With the United Nations having declared 2015 the International Year of Light and Light-Based Technologies, the opening of the German Federal Ministry of Education and Research (BMBF)'s new Digital Photonic Production (DPP) research campus at the end of January 2015 was perfectly timed. Located on the RWTH Aachen campus, the DPP research campus is destined to become well known as the home to a new kind of collaboration between science and industry. The aim of the DPP research campus is to research and further develop light as a tool in the production of tomorrow.

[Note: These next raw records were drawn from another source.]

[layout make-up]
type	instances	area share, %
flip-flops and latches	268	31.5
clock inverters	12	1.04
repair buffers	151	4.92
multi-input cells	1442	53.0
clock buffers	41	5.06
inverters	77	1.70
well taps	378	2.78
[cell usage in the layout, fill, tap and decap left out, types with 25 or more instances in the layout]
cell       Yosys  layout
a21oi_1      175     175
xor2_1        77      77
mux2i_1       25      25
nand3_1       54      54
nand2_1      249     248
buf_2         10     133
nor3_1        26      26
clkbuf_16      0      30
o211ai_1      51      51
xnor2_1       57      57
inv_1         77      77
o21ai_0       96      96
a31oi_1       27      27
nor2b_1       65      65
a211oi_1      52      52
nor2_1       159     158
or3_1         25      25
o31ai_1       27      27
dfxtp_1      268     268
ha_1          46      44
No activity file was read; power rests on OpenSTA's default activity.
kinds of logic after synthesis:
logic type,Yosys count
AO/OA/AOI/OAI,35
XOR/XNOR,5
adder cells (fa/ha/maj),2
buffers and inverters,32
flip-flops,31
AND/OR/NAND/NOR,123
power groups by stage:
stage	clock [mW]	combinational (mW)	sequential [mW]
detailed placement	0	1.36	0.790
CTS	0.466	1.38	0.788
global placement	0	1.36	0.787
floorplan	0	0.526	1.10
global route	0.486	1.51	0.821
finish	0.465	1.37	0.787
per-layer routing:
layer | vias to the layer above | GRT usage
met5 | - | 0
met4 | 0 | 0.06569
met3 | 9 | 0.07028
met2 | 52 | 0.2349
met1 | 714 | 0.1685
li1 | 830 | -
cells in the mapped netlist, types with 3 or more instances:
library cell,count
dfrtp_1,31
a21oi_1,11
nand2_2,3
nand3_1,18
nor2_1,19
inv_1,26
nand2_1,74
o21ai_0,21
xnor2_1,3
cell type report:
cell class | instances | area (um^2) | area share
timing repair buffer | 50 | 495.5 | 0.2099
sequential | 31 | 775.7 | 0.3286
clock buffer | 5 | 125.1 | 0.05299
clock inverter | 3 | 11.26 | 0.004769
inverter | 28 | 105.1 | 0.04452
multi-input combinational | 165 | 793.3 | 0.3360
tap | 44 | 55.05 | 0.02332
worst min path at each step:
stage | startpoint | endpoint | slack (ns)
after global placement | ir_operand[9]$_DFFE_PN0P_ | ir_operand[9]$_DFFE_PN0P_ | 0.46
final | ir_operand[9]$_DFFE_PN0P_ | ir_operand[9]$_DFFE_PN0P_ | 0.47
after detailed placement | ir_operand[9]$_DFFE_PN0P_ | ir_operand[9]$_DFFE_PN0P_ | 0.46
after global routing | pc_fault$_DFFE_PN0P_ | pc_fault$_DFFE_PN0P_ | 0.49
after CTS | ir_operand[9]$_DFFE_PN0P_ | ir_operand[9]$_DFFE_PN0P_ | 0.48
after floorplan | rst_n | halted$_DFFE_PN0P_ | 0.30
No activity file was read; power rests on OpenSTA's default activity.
## src/rtl/decode_stage_pkg.sv

```systemverilog
// RV32I opcode constants, decode enums and the decoded bundle type
// shared by the decode stage and anything that re-decodes instructions.
package decode_stage_pkg;

    localparam logic [6:0] OPC_LOAD   = 7'b0000011;
    localparam logic [6:0] OPC_OP_IMM = 7'b0010011;
    localparam logic [6:0] OPC_AUIPC  = 7'b0010111;
    localparam logic [6:0] OPC_STORE  = 7'b0100011;
    localparam logic [6:0] OPC_OP     = 7'b0110011;
    localparam logic [6:0] OPC_LUI    = 7'b0110111;
    localparam logic [6:0] OPC_BRANCH = 7'b1100011;
    localparam logic [6:0] OPC_JALR   = 7'b1100111;
    localparam logic [6:0] OPC_JAL    = 7'b1101111;
    localparam logic [6:0] OPC_SYSTEM = 7'b1110011;

    localparam logic [31:0] INSTR_ECALL  = 32'h0000_0073;
    localparam logic [31:0] INSTR_EBREAK = 32'h0010_0073;

    localparam logic [6:0] F7_BASE = 7'h00;
    localparam logic [6:0] F7_ALT  = 7'h20;

    typedef logic [4:0] reg_t;

    typedef enum logic [3:0] {
        ALU_ADD  = 4'd0,
        ALU_SUB  = 4'd1,
        ALU_SLL  = 4'd2,
        ALU_SLT  = 4'd3,
        ALU_SLTU = 4'd4,
        ALU_XOR  = 4'd5,
        ALU_SRL  = 4'd6,
        ALU_SRA  = 4'd7,
        ALU_OR   = 4'd8,
        ALU_AND  = 4'd9
    } alu_op_t;

    typedef enum logic [3:0] {
        CLS_ALU_RR  = 4'd0,
        CLS_ALU_IMM = 4'd1,
        CLS_LOAD    = 4'd2,
        CLS_STORE   = 4'd3,
        CLS_BRANCH  = 4'd4,
        CLS_JAL     = 4'd5,
        CLS_JALR    = 4'd6,
        CLS_LUI     = 4'd7,
        CLS_AUIPC   = 4'd8,
        CLS_SYSTEM  = 4'd9
    } instr_class_t;

    typedef struct packed {
        reg_t         rs1;
        reg_t         rs2;
        reg_t         rd;
        alu_op_t      alu;
        instr_class_t cls;
        logic [2:0]   f3;
        logic         reg_we;
        logic         use_rs1;
        logic         use_rs2;
        logic         ecall;
        logic         ebreak;
        logic         illegal;
    } dec_t;

    // alt selects SUB over ADD and SRA over SRL
    function automatic alu_op_t alu_of(input logic [2:0] f3, input logic alt);
        alu_op_t op;
        case (f3)
            3'b000:  op = alt ? ALU_SUB : ALU_ADD;
            3'b001:  op = ALU_SLL;
            3'b010:  op = ALU_SLT;
            3'b011:  op = ALU_SLTU;
            3'b100:  op = ALU_XOR;
            3'b101:  op = alt ? ALU_SRA : ALU_SRL;
            3'b110:  op = ALU_OR;
            default: op = ALU_AND;
        endcase
        return op;
    endfunction

endpackage

```

## src/rtl/decode_comb.sv

```systemverilog
// Purely combinational RV32I decode of one instruction word into a
// control bundle and sign-extended immediate.
module decode_comb
    import decode_stage_pkg::*;
#(
    parameter int XLEN = 32
) (
    input  logic [31:0]     i_instr,
    output dec_t            o_dec,
    output logic [XLEN-1:0] o_imm
);

    logic [6:0]  w_opc;
    logic [6:0]  w_f7;
    logic [2:0]  w_f3;
    logic [31:0] w_imm_i;
    logic [31:0] w_imm_s;
    logic [31:0] w_imm_b;
    logic [31:0] w_imm_u;
    logic [31:0] w_imm_j;
    logic [31:0] w_imm;
    logic        w_ill;
    logic        w_wr;
    dec_t        w_dec;

    assign w_opc = i_instr[6:0];
    assign w_f3  = i_instr[14:12];
    assign w_f7  = i_instr[31:25];

    assign w_imm_i = {{20{i_instr[31]}}, i_instr[31:20]};
    assign w_imm_s = {{20{i_instr[31]}}, i_instr[31:25], i_instr[11:7]};
    assign w_imm_b = {{19{i_instr[31]}}, i_instr[31], i_instr[7],
                      i_instr[30:25], i_instr[11:8], 1'b0};
    assign w_imm_u = {i_instr[31:12], 12'b0};
    assign w_imm_j = {{11{i_instr[31]}}, i_instr[31], i_instr[19:12],
                      i_instr[20], i_instr[30:21], 1'b0};

    always_comb begin
        w_dec         = '0;
        w_dec.rs1     = i_instr[19:15];
        w_dec.rs2     = i_instr[24:20];
        w_dec.rd      = i_instr[11:7];
        w_dec.f3      = w_f3;
        w_dec.alu     = ALU_ADD;
        w_dec.cls     = CLS_ALU_RR;
        w_dec.use_rs1 = 1'b1;
        w_imm         = '0;
        w_ill         = 1'b0;
        w_wr          = 1'b0;
        case (w_opc)
            OPC_OP: begin
                w_dec.use_rs2 = 1'b1;
                w_wr          = 1'b1;
                w_dec.alu     = alu_of(w_f3, w_f7 == F7_ALT);
                w_ill = !(w_f7 == F7_BASE ||
                          (w_f7 == F7_ALT && (w_f3 == 3'b000 || w_f3 == 3'b101)));
            end
            OPC_OP_IMM: begin
                w_dec.cls = CLS_ALU_IMM;
                w_wr      = 1'b1;
                w_imm     = w_imm_i;
                w_dec.alu = alu_of(w_f3, w_f3 == 3'b101 && i_instr[30]);
                w_ill = (w_f3 == 3'b001 && w_f7 != F7_BASE) ||
                        (w_f3 == 3'b101 && w_f7 != F7_BASE && w_f7 != F7_ALT);
            end
            OPC_LOAD: begin
                w_dec.cls = CLS_LOAD;
                w_wr      = 1'b1;
                w_imm     = w_imm_i;
                w_ill     = w_f3 == 3'b011 || w_f3[2:1] == 2'b11;
            end
            OPC_STORE: begin
                w_dec.cls     = CLS_STORE;
                w_dec.use_rs2 = 1'b1;
                w_imm         = w_imm_s;
                w_ill         = w_f3[2] || w_f3 == 3'b011;
            end
            OPC_BRANCH: begin
                w_dec.cls     = CLS_BRANCH;
                w_dec.alu     = ALU_SUB;
                w_dec.use_rs2 = 1'b1;
                w_imm         = w_imm_b;
                w_ill         = w_f3[2:1] == 2'b01;
            end
            OPC_JAL: begin
                w_dec.cls     = CLS_JAL;
                w_dec.use_rs1 = 1'b0;
                w_wr          = 1'b1;
                w_imm         = w_imm_j;
            end
            OPC_JALR: begin
                w_dec.cls = CLS_JALR;
                w_wr      = 1'b1;
                w_imm     = w_imm_i;
                w_ill     = w_f3 != 3'b000;
            end
            OPC_LUI: begin
                w_dec.cls     = CLS_LUI;
                w_dec.rs1     = '0;
                w_dec.use_rs1 = 1'b0;
                w_wr          = 1'b1;
                w_imm         = w_imm_u;
            end
            OPC_AUIPC: begin
                w_dec.cls     = CLS_AUIPC;
                w_dec.use_rs1 = 1'b0;
                w_wr          = 1'b1;
                w_imm         = w_imm_u;
            end
            OPC_SYSTEM: begin
                w_dec.cls     = CLS_SYSTEM;
                w_dec.use_rs1 = 1'b0;
                w_dec.ecall   = i_instr == INSTR_ECALL;
                w_dec.ebreak  = i_instr == INSTR_EBREAK;
                w_ill         = !(w_dec.ecall || w_dec.ebreak);
            end
            default: begin
                w_dec.use_rs1 = 1'b0;
                w_ill         = 1'b1;
            end
        endcase
        w_dec.illegal = w_ill;
        w_dec.reg_we  = w_wr && !w_ill && (w_dec.rd != '0);
    end

    assign o_dec = w_dec;
    assign o_imm = XLEN'($signed(w_imm));

endmodule

```

## src/rtl/decode_stage.sv

```systemverilog
// Decode pipeline stage: decode_comb behind a single-entry output
// register with valid/ready on both sides and a redirect flush.
module decode_stage
    import decode_stage_pkg::*;
#(
    parameter int XLEN = 32
) (
    input  logic            clk,
    input  logic            rst_n,
    input  logic            in_valid,
    output logic            in_ready,
    input  logic [31:0]     in_instr,
    input  logic [XLEN-1:0] in_pc,
    input  logic            flush,
    output logic            out_valid,
    input  logic            out_ready,
    output logic [XLEN-1:0] out_pc,
    output logic [4:0]      out_rs1,
    output logic [4:0]      out_rs2,
    output logic [4:0]      out_rd,
    output logic [XLEN-1:0] out_imm,
    output logic [3:0]      out_alu_op,
    output logic [3:0]      out_cls,
    output logic [2:0]      out_f3,
    output logic            out_reg_we,
    output logic            out_use_rs1,
    output logic            out_use_rs2,
    output logic            out_ecall,
    output logic            out_ebreak,
    output logic            out_illegal
);

    dec_t            w_dec;
    logic [XLEN-1:0] w_imm;
    logic            w_load;

    logic            r_valid;
    dec_t            r_dec;
    logic [XLEN-1:0] r_imm;
    logic [XLEN-1:0] r_pc;

    decode_comb #(
        .XLEN (XLEN)
    ) u_dec (
        .i_instr (in_instr),
        .o_dec   (w_dec),
        .o_imm   (w_imm)
    );

    assign in_ready = !r_valid || out_ready;
    // A flush squashes the instruction offered in the same cycle
    assign w_load   = in_valid && in_ready && !flush;

    always_ff @(posedge clk or negedge rst_n) begin
        if (!rst_n) begin
            r_valid <= 1'b0;
            r_dec   <= '0;
            r_imm   <= '0;
            r_pc    <= '0;
        end else begin
            if (flush)
                r_valid <= 1'b0;
            else if (w_load)
                r_valid <= 1'b1;
            else if (out_ready)
                r_valid <= 1'b0;
            if (w_load) begin
                r_dec <= w_dec;
                r_imm <= w_imm;
                r_pc  <= in_pc;
            end
        end
    end

    assign out_valid   = r_valid;
    assign out_pc      = r_pc;
    assign out_imm     = r_imm;
    assign out_rs1     = r_dec.rs1;
    assign out_rs2     = r_dec.rs2;
    assign out_rd      = r_dec.rd;
    assign out_alu_op  = r_dec.alu;
    assign out_cls     = r_dec.cls;
    assign out_f3      = r_dec.f3;
    assign out_reg_we  = r_dec.reg_we;
    assign out_use_rs1 = r_dec.use_rs1;
    assign out_use_rs2 = r_dec.use_rs2;
    assign out_ecall   = r_dec.ecall;
    assign out_ebreak  = r_dec.ebreak;
    assign out_illegal = r_dec.illegal;

endmodule

```
## config.mk

```make
export PLATFORM = sky130hd
export DESIGN_NAME = resp_compactor
export DESIGN_NICKNAME = d
export VERILOG_FILES = /design/src/rtl/resp_compactor.sv
export SDC_FILE = /design/constraint.sdc
export NUM_CORES = 1
export LEC_CHECK = 0
export ABC_AREA = 1
export BUFFER_PORTS_ARGS = -buffer_cell sky130_fd_sc_hd__clkbuf_2
export CORE_MARGIN = 2
export CORE_UTILIZATION = 58
export CTS_BUF_LIST = sky130_fd_sc_hd__clkbuf_8
export DETAILED_ROUTE_END_ITERATION = 8
export GPL_ROUTABILITY_DRIVEN = 0
export PLACE_DENSITY = 0.83
export SYNTH_ARGS = -nofsm -noshare
export SYNTH_HDL_FRONTEND = slang
export SYNTH_SLANG_ARGS = --single-unit
export TNS_END_PERCENT = 100
```

## constraint.sdc

```tcl
create_clock -name iccad_clk -period 2.1 [get_ports iccad_clk]
set_input_delay 0.105 -clock iccad_clk [delete_from_list [all_inputs] [get_ports iccad_clk]]
set_output_delay 0.105 -clock iccad_clk [all_outputs]
set_load 0.03 [all_outputs]
```

## src/rtl/resp_compactor.sv

```systemverilog
// Response compactor: folds a qualified single-bit sample stream into a CRC-style
// signature plus ones/toggle counts, and hands the result off over valid/ready.
module resp_compactor #(
   parameter int unsigned             SIG_W = 16,
   parameter logic [SIG_W-1:0]        POLY  = 16'h1021,
   parameter logic [SIG_W-1:0]        SEED  = 16'hFFFF,
   parameter int unsigned             CNT_W = 16
) (
   input  logic             iccad_clk,
   input  logic             iccad_rst,
   input  logic             start,
   input  logic [CNT_W-1:0] win_len,
   input  logic             sample_en,
   input  logic             dut_out,
   output logic             busy,
   output logic             res_valid,
   input  logic             res_ready,
   output logic [SIG_W-1:0] signature,
   output logic [CNT_W-1:0] ones_cnt,
   output logic [CNT_W-1:0] toggle_cnt
);

   typedef enum logic [1:0] {
      IDLE = 2'd0,
      RUN  = 2'd1,
      HOLD = 2'd2
   } state_e;

   state_e state_q, state_d;

   logic [SIG_W-1:0] sig_q,   sig_d;
   logic [CNT_W-1:0] ones_q,  ones_d;
   logic [CNT_W-1:0] tog_q,   tog_d;
   logic [CNT_W-1:0] rem_q,   rem_d;
   logic             first_q, first_d;
   logic             prev_q,  prev_d;

   logic accept;
   logic take;
   logic fb;

   assign accept = (state_q == IDLE) && start;
   assign take   = (state_q == RUN)  && sample_en;

   // State register
   always_ff @(posedge iccad_clk or posedge iccad_rst) begin
      if (iccad_rst) state_q <= IDLE;
      else           state_q <= state_d;
   end

   // Next-state logic
   always_comb begin
      state_d = state_q;
      unique case (state_q)
         IDLE: if (start) state_d = (win_len == '0) ? HOLD : RUN;
         RUN:  if (sample_en && (rem_q == CNT_W'(1))) state_d = HOLD;
         HOLD: if (res_ready) state_d = IDLE;
         default: state_d = IDLE;
      endcase
   end

   // Output logic
   always_comb begin
      busy      = (state_q != IDLE);
      res_valid = (state_q == HOLD);
   end

   // Datapath next-state; result registers only move on accept or a qualified sample
   always_comb begin
      sig_d   = sig_q;
      ones_d  = ones_q;
      tog_d   = tog_q;
      rem_d   = rem_q;
      first_d = first_q;
      prev_d  = prev_q;
      fb      = sig_q[SIG_W-1] ^ dut_out;
      if (accept) begin
         sig_d   = SEED;
         ones_d  = '0;
         tog_d   = '0;
         rem_d   = win_len;
         first_d = 1'b1;
      end else if (take) begin
         sig_d  = {sig_q[SIG_W-2:0], 1'b0} ^ (fb ? POLY : '0);
         ones_d = ones_q + CNT_W'(dut_out);
         if (!first_q && (dut_out != prev_q)) tog_d = tog_q + CNT_W'(1);
         prev_d  = dut_out;
         first_d = 1'b0;
         rem_d   = rem_q - CNT_W'(1);
      end
   end

   always_ff @(posedge iccad_clk or posedge iccad_rst) begin
      if (iccad_rst) begin
         sig_q   <= '0;
         ones_q  <= '0;
         tog_q   <= '0;
         rem_q   <= '0;
         first_q <= 1'b1;
         prev_q  <= 1'b0;
      end else begin
         sig_q   <= sig_d;
         ones_q  <= ones_d;
         tog_q   <= tog_d;
         rem_q   <= rem_d;
         first_q <= first_d;
         prev_q  <= prev_d;
      end
   end

   assign signature  = sig_q;
   assign ones_cnt   = ones_q;
   assign toggle_cnt = tog_q;

endmodule

```

; ---- After elaboration in Yosys (flattened, before gate mapping)
; Index checks and enable logic that the tools add are counted.
[word_totals]
ramBits = 0
output_inout_bits = 50
rom_bits = 0
word_cells = 50
ff_bits = 68
latch_bits = 0
memories = 0
inputBits = 22
[classes]
magnitude_cmp = 0
n_shift = 0
n_mux = 17
mul = 0
n_eq_ne = 7
n_div = 0
bitwise_logic = 3
addsub = 3
n_reduce_logical = 13
[op_table]
columns = op, count
row1 = 16-bit two-way mux, 9
row2 = 16-bit by 1-bit adder with 16-bit output, 1
row3 = 16-bit by 1-bit adder with 16-bit output (second input constant), 1
row4 = 16-bit by 1-bit == test with 1-bit output (second input constant), 1
row5 = 16-bit zero test, 1
row6 = 16-bit by 1-bit subtractor with 16-bit output (second input constant), 1
row7 = 16-bit by 13-bit bitwise XOR with 16-bit output, 1
row8 = 13-bit two-way mux, 1
row9 = 2-bit two-way mux, 4
row10 = 2-bit one-hot mux with 3 select lines, 1
row11 = 2-bit nonzero test, 3
row12 = 1-bit logical AND, 4
row13 = 2-bit by 1-bit inequality test with 1-bit output (second input constant), 2
row14 = 2-bit AND reduction, 2
row15 = 3-bit AND reduction, 1
row16 = 2-bit by 1-bit == test with 1-bit output (second input constant), 1
row17 = 2-bit == test (second input constant), 1
row18 = 2-bit zero test, 1
row19 = 1-bit two-way mux, 2
row20 = 2-bit inequality test (second input constant), 1
row21 = 1-bit zero test, 1
row22 = 1-bit inequality test, 1
row23 = 1-bit NOT, 1
row24 = 1-bit bitwise XOR, 1

; ---- Logic depth before layout (Yosys ltp)
[depth]
depth_word = 5
depth_mapped = 10
ltp_nobuf = 10

; ---- Least setup slack after synthesis
; Ideal clock, no wire load.
[synth_timing]
path_kind = reg-to-reg
startpoint = reg ones_q[0] (netlist: ones_cnt[0])
endpoint = reg ones_q[6] (netlist: ones_cnt[6])
period_less_slack_ns = 1.672
path_stages_with_launch = 8
setup_slack_ns = 0.428
t_arrival_ns = 1.555
path_buffers = 0
cell_sequence = dfrtp_1 -> ha_1 -> ha_1 -> nand3_1 -> nor2_1 -> nand3_1 -> nor2_1 -> nor2_1
[synth_between]
elab_chain_cells = 3
[synth_rtl]
columns = item, line
row1 = from (decl), 32  ; logic [CNT_W-1:0] ones_q, ones_d;
row2 = from (signal assigned), 103  ; ones_q <= ones_d;
row3 = 16-bit by 1-bit adder with 16-bit output, 85  ; ones_d = ones_q + CNT_W'(dut_out);
row4 = 16-bit two-way mux, 83  ; end else if (take) begin
row5 = 16-bit two-way mux, 77  ; if (accept) begin
; Every way passes these cells. The select of a mux whose other input is x is not followed.
; A chain may end at the register's enable or synchronous reset.

; ---- Worst setup path after layout
; Ends and elaborated chain as after synthesis.

==> summary.md <==
| Metric | Value |
|---|---|
| Ratio of cells with drive above 1 in the final layout | 17.0% |
| Post-Syn Nets | 582 |
| Post-synth EDFFs | 0 |
| Worst hold-check path type | input pin to register |
| Final Hold Fails | 0 |
| Largest net degree at the start of global routing | 69 |
| Worst Setup SP | ones_cnt[0] |
| Worst EP arrival | 1.95 ns |
| Worst slew margin | 68.1% |
| Post-DRT Antenna Nets | 0 |
| Multiplexer share of the synthesized area | 0% |
| Slowest cell on crit path | dfrtp_1 |
| Fin. max-slew vios | 0 |
| Final Cycle Share | 81.8% |
| Max Clk Rate | 582 MHz |
| Setup Buffers After CTS | 0 |
| Setup CP Type | register to register |
| WL final | 10.0 mm |
| CTS Buffer Depth | 2 |
| Synthesized area | 0.00399 sq mm |
| R2R cell count | 7 |
| Area taken by multi-input logic gates | 0.00189 sq mm |
| Post-synthesis register bit count | 68 |
| Cell mode on critical path | nor2_1 |
| Reg2Reg Setup Slack | 0.38 ns |
| Nets | 658 |
| Netlist cell types | 34 |
| Peak supply drop | 757 uV |
| Fillers | 546 |
| Async set or reset register ratio after synthesis | 100% |
| Clock Sinks | 68 |
| Mean Syn Cell Area | 7.19 sq um |
| Synth Area in Compound Gates | 10.5% |
| TNS Setup | 0 ns |
| Unrepaired setup endpoints after global routing | false |
| Post-route minimum period | 1.72 ns |
| Global-route wire length before repair | 17.0 mm |
| # rows | 30 |
| Crit path largest cell delay | 0.39 ns |
| Number of buffers created by CTS | 9 |
| R2r startpoint | ones_cnt[0] |
| 1st-pass router iterations | 5 |
| Post-Syn Instances | 555 |
| Die width | 87.0 um |
| Global route overflow | 0 |
| Largest family of logic cells by synthesized area | simple AND/OR/NAND/NOR gates |
| Via count | 3965 |
| Clk root buf | clkbuf_8 |
| Die area | 0.00756 sq mm |
| IO Count | 72 |
| Slew @ Worst Pin | 0.477 ns |
| Critical Path RT | 2.33 ns |
| Sequential Area | 0.00170 sq mm |
| Gr usage total | 28.2% |
| Status | complete, no violations |
| Core area | 0.00672 sq mm |
| Die H | 87.0 um |
| Antenna cells | 0 |
| Initial DRC count | 299 |
| P_leak | 2.40 nW |
| Register area share after synthesis | 42.7% |
| IO buf count | 71 |
| Final-report setup violation count | 0 |
| Initial Util | 59.4% |
| R2r endpoint | ones_cnt[6] |
| CP Capture Type | register |
| Max cap viols | 0 |
| Initial antenna violation count | 0 |
| Worst-path clk slew | 0.08 ns |
| Adder-cell share of the synthesized area | 1.57% |
| Clk_skew | 0.00952 ns |
| CTS tree | yes |
| Vias in the first global route | 3763 |
| Critical path endpoint | ones_cnt[6] |
| Htree depth | 3 |
| Synth Area in Simple Gates | 33.7% |
| Critical Path Source Type | register |
| Ys Warns | 0 |
| Vias per cell | 5.54 |
| XOR/XNOR share of the synthesized area | 1.54% |
| Critical Path, Cell by Cell | ha_1 -> ha_1 -> nand3_1 -> nor2_1 -> nand3_1 -> nor2_1 -> nor2_1 |
| Worst-Skew Late Latency | 0.35 ns |
| Layout area overhead | 17.8% |
| Pwr dens | 1200 mW/mm^2 |
| Hpwl dp | 6.98 mm |
| Predominant post-synthesis flop cell | dfrtp_1 |
| CP max FO | 4 |
| DRC violations left | 0 |
| Min Hold Slack | 0.0113 ns |
| Routed length per placed instance | 14.0 um |
-- cell families (layout without fill, tap and decap cells) --
group,after synthesis,count (layout)
adder cells (fa/ha/maj),5,5
AND/OR/NAND/NOR,311,311
buffers and inverters,96,177
AO/OA/AOI/OAI,68,68
XOR/XNOR,7,7
flip-flops,68,68
-- per-layer routing --
layer	part of all wire, %	wire length [um]	global-route usage, %	up-vias
met3	6.3	630	3.79	15
met1	42	4260	36.8	1858
met4	1.5	155	11.4	0
li1	-	-	-	1927
met5	0	0	0	-
met2	50	4980	47.5	165
-- cell usage in the layout, fill, tap and decap left out, types with 2 or more instances in the layout --
| cell type | Yosys | routed |
|---|---|---|
| clkbuf_8 | 0 | 10 |
| nor2_2 | 4 | 4 |
| inv_1 | 80 | 79 |
| bufinv_16 | 0 | 4 |
| nand2_4 | 2 | 2 |
| o211ai_1 | 5 | 5 |
| a22oi_1 | 12 | 12 |
| a32oi_1 | 2 | 2 |
| nor3_1 | 7 | 7 |
| o21bai_1 | 2 | 2 |
| nand3_1 | 31 | 31 |
| dfrtp_1 | 67 | 67 |
| inv_2 | 2 | 3 |
| ha_1 | 5 | 5 |
| nor2_1 | 71 | 71 |
| clkbuf_2 | 0 | 71 |
| xor2_1 | 7 | 7 |
| dlygate4sd3_1 | 0 | 2 |
| nand4_1 | 27 | 27 |
| o21ai_0 | 30 | 30 |
| buf_4 | 5 | 5 |
| nand2_2 | 2 | 2 |
| nand2_1 | 161 | 161 |
| a22o_1 | 3 | 3 |
| a21oi_1 | 10 | 10 |
-- how the worst min path moves through the flow --
stage,cells past startpoint,slack [ns],to,from
after floorplan,2,0.23,rem_q[1],win_len[1]
after global placement,3,0.19,toggle_cnt[12],iccad_rst
after detailed placement,3,0.20,signature[8],iccad_rst
after CTS,3,0.005,rem_q[8],win_len[8]
after global routing,3,0.02,rem_q[8],win_len[8]
final,3,0.01,rem_q[8],win_len[8]
-- through the flow --
step | cells | power (mW) | util [%] | area [sq um] | setup WS (ns)
2_1_floorplan | 555 | 3.60 | - | 3990 | 0.285
3_3_place_gp | 698 | 4.04 | 65.6 | 4410 | 0.480
3_5_place_dp | 698 | 4.13 | 65.6 | 4410 | 0.424
4_1_cts | 716 | 5.62 | 70.0 | 4700 | 0.402
5_1_grt | 716 | 5.99 | 70.0 | 4700 | 0.258
6_report | 716 | 5.63 | 70.0 | 4700 | 0.382
-- state kept, by name (all words and copies together) (netlist names) --
register and flops:
ones_cnt 16, rem_q 16, signature 16, toggle_cnt 16, state_q 2, first_q 1, prev_q 1
-- power by group --
group          switching (mW)  total, mW  internal, mW  leakage [nW]
logic                    1.54       2.20         0.665          1.42
registers               0.294       1.95          1.65         0.843
clock network           0.539       1.48         0.944         0.137
total                    2.37       5.63          3.26          2.40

"Aachen is Germany’s only university location to feature two research campuses funded by our ministry," explained Thomas Rachel, parliamentary state secretary at BMBF, at the DPP opening event held at the Fraunhofer Institute for Laser Technology (ILT) on January 23, 2015.
BMBF-funded work at Aachen falls into two categories: While the Flexible Electrical Networks Consortium (FEN) is developing new ways of transporting energy using direct current, the DPP research campus will focus on the basic physical effects of light as well as on new methods of using it as a tool in the industrial production of tomorrow. Of course, this refers to lasers, which have already become a truly universal manufacturing tool—whether for dental implants, automotive parts, or aircraft components.
Among the 20 industry partners are small and medium-sized enterprises as well as large companies such as Siemens AG. Dr. Nicolas Vortmeyer is CTO at Siemens' Power and Gas division, which manufactures turbines for power plants. He is convinced of the merits of 3D printing—a process that uses lasers to build parts up layer by layer.
"3D printing removes the limitations we've had to struggle with in manufacturing and development," Vortmeyer explains. "This technology allows us to manufacture spare parts even for older power plant turbines we no longer have the plans for—and to do so relatively quickly." He predicts that this collaboration will "speed up the creative process exponentially."
It became clear just how fast these key Aachen technologies work when the opening event's host, Prof. Dr. Reinhart Poprawe, spokesman for the DPP research campus and director of Fraunhofer ILT, presented Rachel with an aluminum key that institute employees had made using a 3D printer.
Alongside additive manufacturing methods (direct photonic production), work at the DPP research campus will also harness manufacturing techniques that use ultrafast lasers (femtophotonic production) as well as new kinds of VCSEL beam sources—for example, to selectively functionalize nanoscale layers (nanophotonic production). The BMBF is funding nine such research campuses across Germany and intends to fund the DPP research campus to the tune of $2.1 million (€2 million) per year for up to 15 years.